Ha sfruttato le potenzialità della geolocalizzazione per l’engagement anche il museo della Real Academia de Bellas Artes di San Fernando: attraverso la piattafroma Aruba Meridian, gli Aruba Beacons (segnalatori Bluetooth Low-Energy per la localizzazione indoor) e un’applicazione sviluppata da Mobile Experience, società partner di Aruba nel progetto, i visitatori hanno oggi a disposizione uno strumento che rende il tour nel museo una esperienza nuova: “L’applicazione guida ‘metro per metro’ il visitatore lungo percorsi personalizzati: la scelta dei quadri varia in base alle ore che si hanno a disposizione e le informazioni sulle opere in base all’età del visitatore o ai suoi interessi”, ha raccontato Álvaro Garcia-Hoz, Direttore Generale di Mobile Experience a ZeroUno, che sottolinea l’utilità della geolocalizzazione anche per il management del museo: “Integrando sistemi di analisi dei dati, è possibile capire come si muovono i flussi di persone, quali sono le opere di fronte alle quali si sosta di più e registrare situazioni anomale, per esempio la presenza di un numero troppo alto di persone per un tempo prolungato in una stessa sala”. Un progetto che deve il suo successo, spiega Garcia-Hoz, alla precisione degli strumenti di localizzazione, senza cui sarebbe impossibile guidare bene il visitatore, compromettendo il valore dell’”experience”.

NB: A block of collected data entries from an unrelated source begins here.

`src/rtl/rstc_pkg.sv`:
```
package rstc_pkg;
  localparam int NSRC = 8;

  localparam int SRC_POR   = 0;
  localparam int SRC_VMON  = 1;
  localparam int SRC_MCLK  = 2;
  localparam int SRC_WDT   = 3;
  localparam int SRC_SW    = 4;
  localparam int SRC_FLASH = 5;
  localparam int SRC_CMP   = 6;
  localparam int SRC_PIN   = 7;

  typedef logic [NSRC-1:0] src_vec_t;

  localparam src_vec_t POR_ONLY = src_vec_t'(1) << SRC_POR;

  localparam logic CLK_SEL_INTERNAL = 1'b0;
endpackage

```
`src/rtl/rstc_sync.sv`:
```
module rstc_sync #(
  parameter int W = 8
) (
  input  logic         clk_i,
  input  logic [W-1:0] raw_i,
  output logic [W-1:0] req_o
);
  for (genvar g = 0; g < W; g++) begin : g_bit
    logic s1_q, s2_q;
    logic raw_b;
    assign raw_b = raw_i[g];
    // asynchronous assertion, release through two flops
    always_ff @(posedge clk_i or posedge raw_b) begin
      if (raw_b) begin
        s1_q <= 1'b1;
        s2_q <= 1'b1;
      end else begin
        s1_q <= 1'b0;
        s2_q <= s1_q;
      end
    end
    assign req_o[g] = s2_q;
  end
endmodule

```
`src/rtl/rstc_hold.sv`:
```
module rstc_hold #(
  parameter int HOLD = 16
) (
  input  logic clk_i,
  input  logic por_i,
  input  logic any_req_i,
  input  logic clk_stable_i,
  output logic rst_q_o,
  output logic release_o
);
  localparam int CW = $clog2(HOLD + 1);
  localparam logic [CW-1:0] HOLD_C = CW'(HOLD);

  logic [CW-1:0] cnt_q;
  logic          rst_q;

  assign release_o = rst_q && !any_req_i && (cnt_q == HOLD_C) && clk_stable_i;
  assign rst_q_o   = rst_q;

  always_ff @(posedge clk_i or posedge por_i) begin
    if (por_i) begin
      rst_q <= 1'b1;
      cnt_q <= '0;
    end else if (any_req_i) begin
      rst_q <= 1'b1;
      cnt_q <= '0;
    end else if (rst_q) begin
      if (cnt_q != HOLD_C) begin
        cnt_q <= cnt_q + 1'b1;
      end else if (clk_stable_i) begin
        rst_q <= 1'b0;
        cnt_q <= '0;
      end
    end
  end
endmodule

```
`src/rtl/rstc_flags.sv`:
```
module rstc_flags
  import rstc_pkg::*;
(
  input  logic     clk_i,
  input  logic     por_i,
  input  src_vec_t req_i,
  input  logic     in_rst_i,
  output src_vec_t flags_o
);
  src_vec_t flags_q;

  always_ff @(posedge clk_i or posedge por_i) begin
    if (por_i) begin
      flags_q <= POR_ONLY;
    end else if (req_i[SRC_POR]) begin
      flags_q <= POR_ONLY;
    end else if (|req_i) begin
      flags_q <= in_rst_i ? (flags_q | req_i) : req_i;
    end
  end

  assign flags_o = flags_q;
endmodule

```
`src/rtl/rst_controller.sv`:
```
module rst_controller
  import rstc_pkg::*;
#(
  parameter int HOLD = 16
) (
  input  logic             clk_i,
  input  logic             por_i,
  input  logic             vmon_i,
  input  logic             mclk_i,
  input  logic             mclk_en_i,
  input  logic             wdt_i,
  input  logic             sw_rst_wr_i,
  input  logic             flash_err_i,
  input  logic             cmp_i,
  input  logic             cmp_en_i,
  input  logic             pin_n_i,
  input  logic             clk_stable_i,
  output logic             sys_rst_o,
  output logic             pin_drive_o,
  output logic [NSRC-1:0]  rst_flags_o,
  output logic             dflt_load_o,
  output logic             port_force_o,
  output logic             weak_pu_o,
  output logic             clk_sel_o,
  output logic             wdt_en_o,
  output logic             wdt_div12_o
);
  src_vec_t raw, req_sync, req;
  logic     sw_q, drive_q, any_req, rst_q, release_p, pin_mask;

  // software bit: set by the strobe, clears itself one cycle later
  always_ff @(posedge clk_i or posedge por_i) begin
    if (por_i) sw_q <= 1'b0;
    else       sw_q <= sw_rst_wr_i;
  end

  // the controller's own pin drive must not read back as a pin request
  assign pin_mask = drive_q | req_sync[SRC_POR] | req_sync[SRC_VMON];

  always_comb begin
    raw            = '0;
    raw[SRC_POR]   = por_i;
    raw[SRC_VMON]  = vmon_i;
    raw[SRC_MCLK]  = mclk_i & mclk_en_i;
    raw[SRC_WDT]   = wdt_i;
    raw[SRC_FLASH] = flash_err_i;
    raw[SRC_CMP]   = cmp_i & cmp_en_i;
    raw[SRC_PIN]   = ~pin_n_i & ~pin_mask;
  end

  rstc_sync #(.W(NSRC)) u_sync (
    .clk_i (clk_i),
    .raw_i (raw),
    .req_o (req_sync)
  );

  always_comb begin
    req         = req_sync;
    req[SRC_SW] = sw_q;
  end

  assign any_req = |req;

  rstc_hold #(.HOLD(HOLD)) u_hold (
    .clk_i        (clk_i),
    .por_i        (por_i),
    .any_req_i    (any_req),
    .clk_stable_i (clk_stable_i),
    .rst_q_o      (rst_q),
    .release_o    (release_p)
  );

  rstc_flags u_flags (
    .clk_i    (clk_i),
    .por_i    (por_i),
    .req_i    (req),
    .in_rst_i (rst_q),
    .flags_o  (rst_flags_o)
  );

  always_ff @(posedge clk_i or posedge por_i) begin
    if (por_i)                                        drive_q <= 1'b1;
    else if (req[SRC_POR] || req[SRC_VMON])           drive_q <= 1'b1;
    else if (release_p)                               drive_q <= 1'b0;
  end

  assign sys_rst_o    = rst_q | any_req;
  assign pin_drive_o  = pin_mask;
  assign dflt_load_o  = sys_rst_o;
  assign port_force_o = sys_rst_o;
  assign weak_pu_o    = 1'b1;
  assign clk_sel_o    = CLK_SEL_INTERNAL;
  assign wdt_en_o     = 1'b1;
  assign wdt_div12_o  = 1'b1;
endmodule

```
`config.mk`:
```
export PLATFORM = sky130hd
export DESIGN_NAME = rst_controller
export DESIGN_NICKNAME = d
export VERILOG_FILES = /design/src/rtl/rstc_pkg.sv /design/src/rtl/rstc_sync.sv /design/src/rtl/rstc_hold.sv /design/src/rtl/rstc_flags.sv /design/src/rtl/rst_controller.sv
export SDC_FILE = /design/constraint.sdc
export NUM_CORES = 1
export LEC_CHECK = 0
export CAP_MARGIN = 0
export CORE_MARGIN = 2
export CORE_UTILIZATION = 40
export DETAILED_ROUTE_END_ITERATION = 16
export GPL_ROUTABILITY_DRIVEN = 0
export PLACE_DENSITY = 0.67
export RECOVER_POWER = 100
export SYNTH_ARGS = -nofsm -noshare
export SYNTH_HDL_FRONTEND = slang
export SYNTH_SLANG_ARGS = --single-unit
```
`constraint.sdc`:
```
create_clock -name clk_i -period 3.9 [get_ports clk_i]
set_input_delay 0.78 -clock clk_i [delete_from_list [all_inputs] [get_ports clk_i]]
set_output_delay 0.78 -clock clk_i [all_outputs]
set_load 0.01 [all_outputs]
```
Word-level counts from Yosys, hierarchy flattened. Index checks and enable logic that the tools add are counted.

Latch bits: 0. Bits in registers: 30. Logic and storage cells: 55. RAM bits: 0. Output and inout bits: 16. Memories kept: 0. Input bits: 12. ROM bits: 0.

Magnitude comparators: 0. Reductions and logical operators: 11. $add $sub $neg: 1. Bitwise logic cells: 9. Shifts and indexed selects: 0. Muxes and demuxes: 13. Equal/unequal tests: 2. Div/mod/pow operators: 0. $mul: 0.

Operators with widths (count): $mux 8 (3); $mux 5 (4); $or 8x8->8 (1); $reduce_or 8->1 (1); $mux 1 (6); $reduce_bool 2->1 (3); $add 5x1->5 const B (1); $eq 5x5->1 const B (1); $ne 5x5->1 const B (1); $and 1x1->1 (3); $logic_and 1x1->1 (3); $or 1x1->1 (3); $reduce_bool 3->1 (1); $not 1->1 (2); $reduce_and 2->1 (1); $logic_not 1->1 (1); $logic_or 1x1->1 (1).

Depth between registers and ports, before layout.
Depth in word-level cells: 7. Gate-level depth with buffers: 6. Mapped depth without buffers: 6.

Hierarchy. A second synthesis with hierarchy kept.

Cell total of the unflattened synthesis: 133. Area, all modules: 1481.4 sq um.

Modules (own cells, without submodules): rstc_sync (area an instance 514.2 sq um, sequential area each 420.4 sq um, cells each 33, instances 1); rstc_flags (area an instance 415.4 sq um, sequential area each 201.4 sq um, cells each 40, instances 1); rstc_hold (area an instance 377.9 sq um, sequential area each 151.4 sq um, cells each 38, instances 1); rst_controller (area an instance 173.9 sq um, sequential area each 51.3 sq um, cells each 22, instances 1).

Worst setup path after synthesis. Ideal clock, no wire load.

Path type: reg2out. From: reg sw_q. To: out port_force_o. Slack: 1.978 ns. Buffers on the path: 1. Data arrival time: 1.142 ns. Stages on the path, launching flop included: 4. Required time: 3.120 ns. Path through: dfrtp_1 nor4_2 nand3_1 buf_4.

Cells in the longest elaborated chain, start to end: 2.

RTL lines: start, declared (line rst_controller.sv:29) `logic sw_q, drive_q, any_req, rst_q, release_p, pin_mask;`; start signal, assigned (line rst_controller.sv:34) `else sw_q <= sw_rst_wr_i;`; $reduce_or 8->1 (line rst_controller.sv:62) `assign any_req = |req;`; $or 1x1->1 (line rst_controller.sv:87) `assign sys_rst_o = rst_q | any_req;`; end, declared (line rst_controller.sv:22) `output logic port_force_o,`.

Every way passes these cells.

Worst setup path in the final report. Same ends and word-level chain as after synthesis.

==> out/results.ini <==
[run_status]
status = complete, no violations

[sta]
holdWs_ns = 0.3589
fin_setup_tns_ns = 0
fin_crit_sh = 0.7334
setup_viol_count_final = 0
clock-skew-final_ns = 0.004668
hold_viol = 0
rsz0062_at_grt = false
max_freq_mhz = 349.6
max_slew.worst_pin.slew_ns = 0.6705
slew_viol_final = 0
slew_headroom = 0.5525
period_minus_slack_ns = 2.860

[global_routing]
antenna_found_initial = 0
grt_pass1_wl_um = 3636
overflow = 0
grt_max_degree = 19
grt_pass1_vias = 870
track_usage = 0.1483

[logic_synthesis]
synthArstFlopShare = 1.000
ys_seq_area_frac = 0.6564
ys_warn_count = 0
synth-edff-count = 0
syn_inst = 98
yosysMostFrequentCell = dfstp_2
synth_commonest_cells = dfstp_2, dfrtp_1, nor2_1, a21oi_1, inv_1
synth-seq-cells = 30
yosys.area.top_type_share = 0.3798
synth_area_per_cell_um2 = 12.00
synth.largest_area_cell = dfstp_2
ys_types = 24
synth.area.top_cells = dfstp_2, dfrtp_1, a21oi_1
syn_area_mm2 = 0.001176
synth_ff_type = dfstp_2

[cts]
clkLatencyLatePin_ns = 0.32
cts.sinks = 30
clk_pin_slew_ns = 0.09
clockBufferDepth = 2
h-tree-depth = 2
cts_root_buffer = clkbuf_4
cts_resized = 0
hold_buffers = 0
cts_setup_buffers = 0
numCtsBuffers = 5
tritoncts = yes

[setup_path]
cp_data_arrival_time_ns = 2.08
start_kind = register
critPathLaunch = sw_q
path_max_fanout = 3
r2r-start = u_hold.cnt_q[0]
cp-end-kind = primary output
crit_type = register to primary output
crit_required_ns = 3.12

[cells_and_area]
drive_above_1_share = 0.1985
antenna_cells = 0
area.growth.synth_to_final_pct = 25.43
seq_area_um2 = 772.0
multi_input_area_um2 = 336.6
fillers = 266
fin_util = 0.5304
fin_nets = 144

[min_path]
worst_hold_startpoint = u_sync.g_bit[5].s1_q
min_path_type = register to register

[drt]
drt_iter0_drc = 14
top_layer = met4
wl_met2_um = 1033
vias = 786
wl_met1_um = 816
wl_met3_um = 116
wirelength_um = 2033
drc = 0
ant_nets = 0
firstDrtPassIters = 4
routedWlPerCell_um = 12.55
viasPerCell = 4.852

[die]
die_x_um = 58.23
core-area_mm2 = 0.002781
ios = 28
rows = 19
dieArea_mm2 = 0.003390
start_util = 0.4229
die-height_um = 58.23

[place]
io_buffer_count = 23
hpwl_um = 1579

[power_and_ir_drop]
leakage_nw = 0.6511
vdd_drop_max_v = 0.0002870
power_density_mw_per_mm2 = 379.4

[job]
maxCapViolCount = 0

sequential cells by signal, indices dropped and copies added (netlist names):
signal             count
drive_q                1
sw_q                   1
u_flags.flags_o        8
u_hold.cnt_q           5
u_hold.rst_q_o         1
u_sync.g_bit.s1_q      7
u_sync.g_bit.s2_q      7
worst paths after layout:
kind | to | slack (ns) | depth (start not counted)
max | port_force_o | 1.04 | 3
min | u_sync.g_bit[5].s2_q | 0.36 | 0
max reg2reg | u_hold.cnt_q[0] | 2.38 | 6
min reg2reg | u_sync.g_bit[5].s2_q | 0.36 | 0
max in group asynchronous | u_flags.flags_o[5] | 2.48 | 2
min in group asynchronous | u_sync.g_bit[7].s2_q | 0.54 | 2
cell usage in the layout (no fill, tap or decap):
cell type,netlist,layout
dlygate4sd3_1,0,19
dfstp_2,17,16
dfrtp_1,13,13
nor2_1,12,12
conb_1,2,11
a21oi_1,10,10
inv_1,10,10
nand2_1,5,5
clkbuf_4,0,5
nor3_1,4,4
clkdlybuf4s50_1,0,4
a21o_1,2,3
nand3_1,2,2
ha_1,2,2
nor4_1,0,1
nor4_4,1,1
nand2_2,1,1
nand4_1,1,1
xor2_1,1,1
and4bb_1,0,1
a21o_2,2,1
mux2i_1,1,1
o311ai_0,1,1
o31a_1,1,1
nand2b_1,1,1
clkinv_2,0,1
clkbuf_1,0,1
clkbuf_8,0,1
dfstp_1,0,1
critical path: stages, from the launching register on:
cell           delay, ns
dfrtp_1             0.38
nor4_1              0.53
nand3_1             0.20
dlygate4sd3_1       0.65
metal layers:
metal  GRT usage  up-vias
met1      0.1672      383
met4      0.1030        0
li1            -      368
met2      0.2403       26
met5           0        -
met3     0.04464        9
power breakdown:
group	internal [mW]	switching, mW	leakage (nW)
combinational	0.0181	0.0168	0.268
sequential	0.330	0.00905	0.348
clock	0.0872	0.0989	0.0353
cells by family after synthesis:
kind of cell | after synthesis | synth area share
compound gates | 16 | 0.08511
xor+xnor | 1 | 0.007448
fa+ha+maj | 2 | 0.02127
buf+inv | 17 | 0.07979
flops | 30 | 0.6564
mux | 1 | 0.008511
other cells | 2 | 0.006385
simple gates | 29 | 0.1351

L’evento è stato anche l’occasione per annunciare il lancio di una community per lo sviluppo di OpenSwitch, un sistema operativo di rete open source: la piattaforma messa a disposizione sarà una “virtual innovation zone” in cui, seguendo il modello dello sviluppo collaborativo, chiunque potrà contribuire all’avanzamento del progetto. Un’iniziativa a cui partecipano anche Accton Technology Corporation, Arista, Broadcom, Intel, e VMWare.